__Your assignment__
Please copy out the lines in the entries that contain "busErrEv".

__Records contained in a dataset__
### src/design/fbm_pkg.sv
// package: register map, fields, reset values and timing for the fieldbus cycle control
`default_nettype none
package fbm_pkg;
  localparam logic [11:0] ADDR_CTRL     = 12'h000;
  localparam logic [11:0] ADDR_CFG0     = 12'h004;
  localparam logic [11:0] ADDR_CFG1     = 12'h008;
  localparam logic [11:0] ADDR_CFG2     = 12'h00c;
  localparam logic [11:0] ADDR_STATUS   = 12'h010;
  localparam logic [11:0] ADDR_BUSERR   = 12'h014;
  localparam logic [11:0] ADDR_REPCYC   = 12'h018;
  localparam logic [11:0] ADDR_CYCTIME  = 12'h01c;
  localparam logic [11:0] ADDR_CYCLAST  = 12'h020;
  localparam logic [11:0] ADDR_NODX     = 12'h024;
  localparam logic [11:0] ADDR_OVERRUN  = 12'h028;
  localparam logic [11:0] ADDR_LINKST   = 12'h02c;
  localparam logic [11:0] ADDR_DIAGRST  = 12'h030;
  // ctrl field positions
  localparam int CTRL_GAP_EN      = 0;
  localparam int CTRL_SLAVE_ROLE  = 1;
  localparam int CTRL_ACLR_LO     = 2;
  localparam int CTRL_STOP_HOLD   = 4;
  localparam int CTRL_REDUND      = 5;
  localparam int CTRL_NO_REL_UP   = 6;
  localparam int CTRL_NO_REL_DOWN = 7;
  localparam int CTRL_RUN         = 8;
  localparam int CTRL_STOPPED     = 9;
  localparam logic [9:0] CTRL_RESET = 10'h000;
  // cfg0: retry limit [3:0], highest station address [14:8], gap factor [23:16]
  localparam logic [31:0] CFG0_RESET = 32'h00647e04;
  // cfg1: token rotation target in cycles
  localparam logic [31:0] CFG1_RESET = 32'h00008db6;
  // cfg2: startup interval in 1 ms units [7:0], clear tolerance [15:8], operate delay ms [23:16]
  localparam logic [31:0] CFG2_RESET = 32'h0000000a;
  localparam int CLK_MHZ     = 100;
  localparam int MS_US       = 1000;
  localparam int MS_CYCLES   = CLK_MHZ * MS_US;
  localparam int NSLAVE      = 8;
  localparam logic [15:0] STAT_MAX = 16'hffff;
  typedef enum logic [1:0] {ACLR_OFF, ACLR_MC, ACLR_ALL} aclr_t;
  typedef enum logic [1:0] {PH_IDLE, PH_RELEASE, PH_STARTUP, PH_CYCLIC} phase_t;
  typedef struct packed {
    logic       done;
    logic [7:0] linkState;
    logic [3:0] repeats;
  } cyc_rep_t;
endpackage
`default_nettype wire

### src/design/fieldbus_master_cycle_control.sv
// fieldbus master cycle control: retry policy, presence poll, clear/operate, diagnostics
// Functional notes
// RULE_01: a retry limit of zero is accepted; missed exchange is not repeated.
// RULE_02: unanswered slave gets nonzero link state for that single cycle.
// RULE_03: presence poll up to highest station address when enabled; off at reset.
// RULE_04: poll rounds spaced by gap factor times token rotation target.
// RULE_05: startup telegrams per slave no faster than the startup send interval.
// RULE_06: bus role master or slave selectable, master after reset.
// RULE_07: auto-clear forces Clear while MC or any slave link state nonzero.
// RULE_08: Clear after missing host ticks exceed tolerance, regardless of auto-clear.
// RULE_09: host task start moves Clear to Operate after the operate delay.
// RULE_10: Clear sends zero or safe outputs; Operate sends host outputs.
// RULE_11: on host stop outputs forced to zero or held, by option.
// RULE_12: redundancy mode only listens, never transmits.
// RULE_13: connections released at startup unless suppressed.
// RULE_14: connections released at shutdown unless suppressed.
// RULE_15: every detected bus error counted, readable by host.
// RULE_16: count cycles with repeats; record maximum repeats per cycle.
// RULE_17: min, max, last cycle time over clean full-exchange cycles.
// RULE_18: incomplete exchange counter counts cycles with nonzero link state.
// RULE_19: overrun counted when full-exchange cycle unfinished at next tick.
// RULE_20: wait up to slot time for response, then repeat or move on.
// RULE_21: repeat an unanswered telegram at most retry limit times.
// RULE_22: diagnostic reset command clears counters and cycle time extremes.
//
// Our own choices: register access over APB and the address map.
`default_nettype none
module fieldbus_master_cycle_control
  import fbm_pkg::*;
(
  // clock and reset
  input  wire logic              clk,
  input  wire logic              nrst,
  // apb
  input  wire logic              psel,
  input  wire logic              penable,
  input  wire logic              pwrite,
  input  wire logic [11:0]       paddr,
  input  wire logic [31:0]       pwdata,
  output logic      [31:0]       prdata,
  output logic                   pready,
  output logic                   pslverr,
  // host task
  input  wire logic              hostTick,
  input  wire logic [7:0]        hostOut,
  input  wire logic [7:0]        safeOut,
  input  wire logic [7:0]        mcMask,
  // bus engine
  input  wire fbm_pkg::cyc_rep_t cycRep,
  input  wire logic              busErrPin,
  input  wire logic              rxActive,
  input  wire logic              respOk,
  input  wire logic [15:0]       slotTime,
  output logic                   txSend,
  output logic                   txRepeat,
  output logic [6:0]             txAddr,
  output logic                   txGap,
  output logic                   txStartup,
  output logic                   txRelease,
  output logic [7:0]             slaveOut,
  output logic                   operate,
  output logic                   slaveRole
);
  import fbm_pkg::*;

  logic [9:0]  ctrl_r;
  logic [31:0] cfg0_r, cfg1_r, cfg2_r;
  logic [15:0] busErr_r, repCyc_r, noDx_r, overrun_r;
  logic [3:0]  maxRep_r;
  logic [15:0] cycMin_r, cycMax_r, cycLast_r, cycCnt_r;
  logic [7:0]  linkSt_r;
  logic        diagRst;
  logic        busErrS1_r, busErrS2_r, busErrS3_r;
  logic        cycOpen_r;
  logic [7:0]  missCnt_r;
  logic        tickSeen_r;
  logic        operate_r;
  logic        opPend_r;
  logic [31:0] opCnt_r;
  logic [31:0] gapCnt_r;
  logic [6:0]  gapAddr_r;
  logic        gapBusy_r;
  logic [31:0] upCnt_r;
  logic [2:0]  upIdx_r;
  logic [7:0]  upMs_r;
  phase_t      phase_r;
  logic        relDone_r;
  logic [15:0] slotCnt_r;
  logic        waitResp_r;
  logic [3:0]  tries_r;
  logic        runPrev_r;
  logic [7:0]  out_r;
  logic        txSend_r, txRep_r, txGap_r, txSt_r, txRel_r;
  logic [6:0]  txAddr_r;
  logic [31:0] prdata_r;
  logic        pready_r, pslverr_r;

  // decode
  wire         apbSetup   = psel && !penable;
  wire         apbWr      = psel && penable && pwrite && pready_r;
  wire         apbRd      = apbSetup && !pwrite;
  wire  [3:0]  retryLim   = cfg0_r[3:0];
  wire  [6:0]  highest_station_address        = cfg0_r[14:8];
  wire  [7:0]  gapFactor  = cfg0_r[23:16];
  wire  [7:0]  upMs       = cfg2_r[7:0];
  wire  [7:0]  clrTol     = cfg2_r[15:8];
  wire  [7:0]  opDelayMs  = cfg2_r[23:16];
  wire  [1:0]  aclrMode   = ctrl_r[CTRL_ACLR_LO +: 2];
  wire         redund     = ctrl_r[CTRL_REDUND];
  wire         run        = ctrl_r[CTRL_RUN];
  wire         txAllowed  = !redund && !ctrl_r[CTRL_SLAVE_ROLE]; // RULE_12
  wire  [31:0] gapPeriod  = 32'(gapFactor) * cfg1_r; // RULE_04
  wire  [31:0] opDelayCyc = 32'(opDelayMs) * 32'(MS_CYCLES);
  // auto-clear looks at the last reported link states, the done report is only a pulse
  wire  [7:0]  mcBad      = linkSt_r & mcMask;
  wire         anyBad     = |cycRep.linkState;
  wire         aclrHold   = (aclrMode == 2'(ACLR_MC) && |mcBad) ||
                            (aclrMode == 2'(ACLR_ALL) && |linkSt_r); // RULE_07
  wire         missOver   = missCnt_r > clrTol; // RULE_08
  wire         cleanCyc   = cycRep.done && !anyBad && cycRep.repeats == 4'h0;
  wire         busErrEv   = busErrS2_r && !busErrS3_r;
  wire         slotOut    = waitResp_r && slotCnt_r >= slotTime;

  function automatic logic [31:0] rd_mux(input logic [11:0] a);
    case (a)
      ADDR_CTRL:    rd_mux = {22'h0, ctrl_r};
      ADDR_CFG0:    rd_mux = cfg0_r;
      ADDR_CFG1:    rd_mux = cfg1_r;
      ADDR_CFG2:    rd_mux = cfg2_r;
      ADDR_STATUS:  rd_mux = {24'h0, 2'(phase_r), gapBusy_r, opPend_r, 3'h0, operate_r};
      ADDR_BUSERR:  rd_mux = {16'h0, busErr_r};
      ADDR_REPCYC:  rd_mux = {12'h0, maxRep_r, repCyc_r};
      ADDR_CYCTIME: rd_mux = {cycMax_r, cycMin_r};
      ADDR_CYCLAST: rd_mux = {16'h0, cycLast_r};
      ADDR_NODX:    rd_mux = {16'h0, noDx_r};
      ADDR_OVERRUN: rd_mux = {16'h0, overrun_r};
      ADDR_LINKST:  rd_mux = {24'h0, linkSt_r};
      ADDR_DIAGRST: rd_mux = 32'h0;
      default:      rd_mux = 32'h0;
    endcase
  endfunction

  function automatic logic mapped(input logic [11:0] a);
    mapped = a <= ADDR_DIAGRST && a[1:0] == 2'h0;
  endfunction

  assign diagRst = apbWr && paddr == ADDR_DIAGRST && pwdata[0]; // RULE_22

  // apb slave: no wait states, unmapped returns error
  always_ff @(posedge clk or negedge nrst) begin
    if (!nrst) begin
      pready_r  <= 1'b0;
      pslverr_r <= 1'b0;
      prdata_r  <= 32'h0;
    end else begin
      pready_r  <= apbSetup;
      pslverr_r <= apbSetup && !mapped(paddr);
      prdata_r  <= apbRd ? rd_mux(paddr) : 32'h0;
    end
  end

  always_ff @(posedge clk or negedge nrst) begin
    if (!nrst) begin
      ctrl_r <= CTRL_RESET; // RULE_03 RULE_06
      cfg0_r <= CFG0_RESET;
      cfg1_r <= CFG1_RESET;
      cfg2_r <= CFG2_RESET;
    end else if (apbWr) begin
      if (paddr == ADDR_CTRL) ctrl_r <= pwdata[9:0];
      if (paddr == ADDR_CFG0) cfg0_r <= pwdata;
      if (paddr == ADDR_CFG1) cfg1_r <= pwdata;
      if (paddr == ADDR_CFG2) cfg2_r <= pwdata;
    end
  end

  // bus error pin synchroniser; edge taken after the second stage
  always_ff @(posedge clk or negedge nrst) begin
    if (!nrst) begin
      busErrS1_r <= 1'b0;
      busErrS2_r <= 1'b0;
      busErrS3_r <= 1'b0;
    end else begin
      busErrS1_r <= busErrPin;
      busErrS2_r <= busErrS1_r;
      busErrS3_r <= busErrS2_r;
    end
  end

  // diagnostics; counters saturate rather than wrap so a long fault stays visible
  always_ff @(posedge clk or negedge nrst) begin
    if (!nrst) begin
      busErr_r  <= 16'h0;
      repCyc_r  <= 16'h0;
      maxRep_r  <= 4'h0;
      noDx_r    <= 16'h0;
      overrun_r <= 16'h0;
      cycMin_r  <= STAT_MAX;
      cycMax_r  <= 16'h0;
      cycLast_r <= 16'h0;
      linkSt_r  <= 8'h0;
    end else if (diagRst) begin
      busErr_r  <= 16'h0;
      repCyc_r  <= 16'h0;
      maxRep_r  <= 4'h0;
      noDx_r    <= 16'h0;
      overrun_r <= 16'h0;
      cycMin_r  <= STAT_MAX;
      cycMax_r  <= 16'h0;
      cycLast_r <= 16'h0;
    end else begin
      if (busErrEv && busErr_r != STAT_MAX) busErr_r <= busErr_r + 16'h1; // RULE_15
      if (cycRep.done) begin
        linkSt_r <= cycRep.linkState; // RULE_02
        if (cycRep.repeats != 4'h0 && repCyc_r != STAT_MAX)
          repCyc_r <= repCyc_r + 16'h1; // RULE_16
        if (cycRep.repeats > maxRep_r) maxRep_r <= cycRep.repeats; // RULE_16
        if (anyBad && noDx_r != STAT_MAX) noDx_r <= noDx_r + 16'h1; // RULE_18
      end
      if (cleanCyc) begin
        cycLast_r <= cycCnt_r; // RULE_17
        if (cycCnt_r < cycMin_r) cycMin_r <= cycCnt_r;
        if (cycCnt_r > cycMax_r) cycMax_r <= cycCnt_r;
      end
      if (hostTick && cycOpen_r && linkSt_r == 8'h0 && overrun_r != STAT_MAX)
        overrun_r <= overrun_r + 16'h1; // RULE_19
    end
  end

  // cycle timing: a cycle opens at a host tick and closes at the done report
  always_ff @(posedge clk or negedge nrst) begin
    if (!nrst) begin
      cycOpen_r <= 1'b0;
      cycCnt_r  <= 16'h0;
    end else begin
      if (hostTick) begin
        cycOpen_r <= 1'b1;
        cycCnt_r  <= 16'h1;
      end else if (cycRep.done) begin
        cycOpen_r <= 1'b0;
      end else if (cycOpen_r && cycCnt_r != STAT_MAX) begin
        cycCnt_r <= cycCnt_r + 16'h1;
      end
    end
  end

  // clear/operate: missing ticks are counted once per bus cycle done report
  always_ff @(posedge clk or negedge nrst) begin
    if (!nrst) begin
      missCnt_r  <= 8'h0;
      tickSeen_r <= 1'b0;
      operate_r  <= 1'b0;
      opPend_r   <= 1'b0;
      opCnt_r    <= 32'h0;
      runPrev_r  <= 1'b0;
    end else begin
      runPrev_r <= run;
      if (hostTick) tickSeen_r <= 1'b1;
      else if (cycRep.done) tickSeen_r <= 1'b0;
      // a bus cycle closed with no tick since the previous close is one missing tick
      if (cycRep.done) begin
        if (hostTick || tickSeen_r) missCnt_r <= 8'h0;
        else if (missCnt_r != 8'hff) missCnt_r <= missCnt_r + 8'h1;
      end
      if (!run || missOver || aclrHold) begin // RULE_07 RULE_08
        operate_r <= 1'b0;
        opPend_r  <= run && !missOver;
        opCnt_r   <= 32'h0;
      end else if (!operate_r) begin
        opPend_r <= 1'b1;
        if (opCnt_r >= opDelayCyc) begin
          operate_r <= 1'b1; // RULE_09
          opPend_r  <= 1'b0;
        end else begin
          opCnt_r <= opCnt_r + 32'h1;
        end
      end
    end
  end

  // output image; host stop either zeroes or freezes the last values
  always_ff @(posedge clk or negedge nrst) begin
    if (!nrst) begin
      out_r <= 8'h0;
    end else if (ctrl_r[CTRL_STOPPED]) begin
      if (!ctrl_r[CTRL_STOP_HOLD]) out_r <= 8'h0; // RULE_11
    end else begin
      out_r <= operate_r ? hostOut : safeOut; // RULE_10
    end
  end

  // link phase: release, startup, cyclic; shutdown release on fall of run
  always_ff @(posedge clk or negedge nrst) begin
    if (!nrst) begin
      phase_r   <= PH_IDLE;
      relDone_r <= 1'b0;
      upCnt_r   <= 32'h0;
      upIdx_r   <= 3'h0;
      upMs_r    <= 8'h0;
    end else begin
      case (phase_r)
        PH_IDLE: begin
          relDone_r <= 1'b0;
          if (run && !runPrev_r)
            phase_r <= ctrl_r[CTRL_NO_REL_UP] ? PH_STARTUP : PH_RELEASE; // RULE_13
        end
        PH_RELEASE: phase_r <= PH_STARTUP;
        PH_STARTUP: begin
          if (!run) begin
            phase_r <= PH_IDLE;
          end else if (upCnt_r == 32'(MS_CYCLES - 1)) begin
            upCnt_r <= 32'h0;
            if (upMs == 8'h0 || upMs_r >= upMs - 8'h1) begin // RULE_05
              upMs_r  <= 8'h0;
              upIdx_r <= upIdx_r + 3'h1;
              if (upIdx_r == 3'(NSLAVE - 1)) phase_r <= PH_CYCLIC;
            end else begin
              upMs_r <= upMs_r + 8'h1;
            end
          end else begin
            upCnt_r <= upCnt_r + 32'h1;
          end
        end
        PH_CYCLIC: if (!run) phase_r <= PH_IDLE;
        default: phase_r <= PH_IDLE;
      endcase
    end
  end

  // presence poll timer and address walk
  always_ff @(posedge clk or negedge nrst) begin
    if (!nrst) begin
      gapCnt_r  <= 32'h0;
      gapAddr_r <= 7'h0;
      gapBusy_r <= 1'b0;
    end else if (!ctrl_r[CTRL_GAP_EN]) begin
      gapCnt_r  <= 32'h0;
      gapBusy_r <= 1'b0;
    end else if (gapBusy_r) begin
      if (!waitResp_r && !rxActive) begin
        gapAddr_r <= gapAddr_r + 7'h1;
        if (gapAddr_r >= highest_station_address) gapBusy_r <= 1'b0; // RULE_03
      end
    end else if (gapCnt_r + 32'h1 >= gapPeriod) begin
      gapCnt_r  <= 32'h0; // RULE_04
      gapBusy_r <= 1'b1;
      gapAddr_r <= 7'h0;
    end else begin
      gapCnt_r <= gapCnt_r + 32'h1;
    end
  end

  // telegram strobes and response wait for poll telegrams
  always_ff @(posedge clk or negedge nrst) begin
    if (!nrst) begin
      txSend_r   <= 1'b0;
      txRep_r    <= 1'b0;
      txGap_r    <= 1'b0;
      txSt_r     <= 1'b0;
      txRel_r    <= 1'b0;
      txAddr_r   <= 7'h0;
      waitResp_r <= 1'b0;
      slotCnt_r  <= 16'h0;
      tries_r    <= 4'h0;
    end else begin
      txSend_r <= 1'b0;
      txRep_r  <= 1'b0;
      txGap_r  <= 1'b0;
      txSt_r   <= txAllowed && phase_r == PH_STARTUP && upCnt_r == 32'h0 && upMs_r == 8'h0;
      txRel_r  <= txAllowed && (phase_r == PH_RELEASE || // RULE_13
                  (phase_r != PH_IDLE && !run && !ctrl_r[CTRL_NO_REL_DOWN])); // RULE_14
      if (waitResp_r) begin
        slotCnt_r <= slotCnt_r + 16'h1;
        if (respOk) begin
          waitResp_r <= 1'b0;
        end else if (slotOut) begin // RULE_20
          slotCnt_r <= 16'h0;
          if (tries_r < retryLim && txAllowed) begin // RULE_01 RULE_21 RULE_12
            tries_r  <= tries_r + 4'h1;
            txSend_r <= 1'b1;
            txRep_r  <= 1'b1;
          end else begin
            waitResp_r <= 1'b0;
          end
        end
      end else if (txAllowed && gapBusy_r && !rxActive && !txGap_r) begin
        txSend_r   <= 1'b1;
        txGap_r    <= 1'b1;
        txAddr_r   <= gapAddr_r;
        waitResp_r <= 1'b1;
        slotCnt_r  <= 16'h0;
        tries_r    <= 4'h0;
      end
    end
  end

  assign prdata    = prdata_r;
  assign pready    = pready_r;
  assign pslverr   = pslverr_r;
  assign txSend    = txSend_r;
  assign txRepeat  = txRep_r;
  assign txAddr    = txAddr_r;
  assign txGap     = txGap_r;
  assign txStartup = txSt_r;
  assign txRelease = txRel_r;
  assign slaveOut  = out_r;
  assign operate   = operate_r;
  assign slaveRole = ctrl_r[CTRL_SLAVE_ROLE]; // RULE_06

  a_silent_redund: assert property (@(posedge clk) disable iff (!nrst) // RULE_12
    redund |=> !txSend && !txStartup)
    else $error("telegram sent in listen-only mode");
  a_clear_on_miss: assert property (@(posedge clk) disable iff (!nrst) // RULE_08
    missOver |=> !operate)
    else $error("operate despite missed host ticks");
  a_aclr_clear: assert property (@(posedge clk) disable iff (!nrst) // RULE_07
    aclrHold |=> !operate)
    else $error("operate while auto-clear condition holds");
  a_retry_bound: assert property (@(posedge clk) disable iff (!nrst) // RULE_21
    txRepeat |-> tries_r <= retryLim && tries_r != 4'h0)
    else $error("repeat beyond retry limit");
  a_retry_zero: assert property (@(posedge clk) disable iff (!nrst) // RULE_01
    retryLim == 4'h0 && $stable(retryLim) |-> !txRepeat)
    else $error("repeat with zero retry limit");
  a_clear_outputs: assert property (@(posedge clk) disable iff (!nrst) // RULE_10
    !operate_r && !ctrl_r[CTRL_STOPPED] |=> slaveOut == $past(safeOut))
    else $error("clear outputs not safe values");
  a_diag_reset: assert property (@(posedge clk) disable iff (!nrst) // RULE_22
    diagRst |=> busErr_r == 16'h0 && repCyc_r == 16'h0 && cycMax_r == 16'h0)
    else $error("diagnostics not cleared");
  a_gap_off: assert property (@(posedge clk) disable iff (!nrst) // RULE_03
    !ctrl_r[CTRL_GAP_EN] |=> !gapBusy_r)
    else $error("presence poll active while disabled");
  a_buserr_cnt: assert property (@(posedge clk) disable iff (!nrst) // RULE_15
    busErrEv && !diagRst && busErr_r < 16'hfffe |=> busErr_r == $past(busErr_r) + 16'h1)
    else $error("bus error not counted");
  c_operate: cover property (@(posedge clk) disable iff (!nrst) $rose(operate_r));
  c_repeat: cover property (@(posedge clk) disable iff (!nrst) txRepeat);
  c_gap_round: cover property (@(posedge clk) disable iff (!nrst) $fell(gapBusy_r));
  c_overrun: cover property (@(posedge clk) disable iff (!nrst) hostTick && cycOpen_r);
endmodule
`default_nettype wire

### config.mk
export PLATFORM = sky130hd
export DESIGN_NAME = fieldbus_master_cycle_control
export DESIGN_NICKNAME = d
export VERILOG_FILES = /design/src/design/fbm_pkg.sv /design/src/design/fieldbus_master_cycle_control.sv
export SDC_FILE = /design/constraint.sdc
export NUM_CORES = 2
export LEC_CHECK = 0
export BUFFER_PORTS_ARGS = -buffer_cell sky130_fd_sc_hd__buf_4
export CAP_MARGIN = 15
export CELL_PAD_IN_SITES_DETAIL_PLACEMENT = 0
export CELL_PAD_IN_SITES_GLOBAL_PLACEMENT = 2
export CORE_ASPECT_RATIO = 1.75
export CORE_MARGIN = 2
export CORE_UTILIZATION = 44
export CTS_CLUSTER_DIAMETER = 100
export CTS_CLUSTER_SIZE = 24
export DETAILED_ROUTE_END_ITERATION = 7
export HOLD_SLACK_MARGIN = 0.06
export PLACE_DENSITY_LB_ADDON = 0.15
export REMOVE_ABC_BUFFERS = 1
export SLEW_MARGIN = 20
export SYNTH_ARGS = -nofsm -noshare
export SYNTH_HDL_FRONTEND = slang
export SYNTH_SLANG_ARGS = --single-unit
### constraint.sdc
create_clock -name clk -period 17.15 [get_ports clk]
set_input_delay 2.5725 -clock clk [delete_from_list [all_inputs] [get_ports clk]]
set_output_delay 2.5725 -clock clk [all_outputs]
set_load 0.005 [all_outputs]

__Task response__
  wire         busErrEv   = busErrS2_r && !busErrS3_r;
      if (busErrEv && busErr_r != STAT_MAX) busErr_r <= busErr_r + 16'h1; // RULE_15
    busErrEv && !diagRst && busErr_r < 16'hfffe |=> busErr_r == $past(busErr_r) + 16'h1)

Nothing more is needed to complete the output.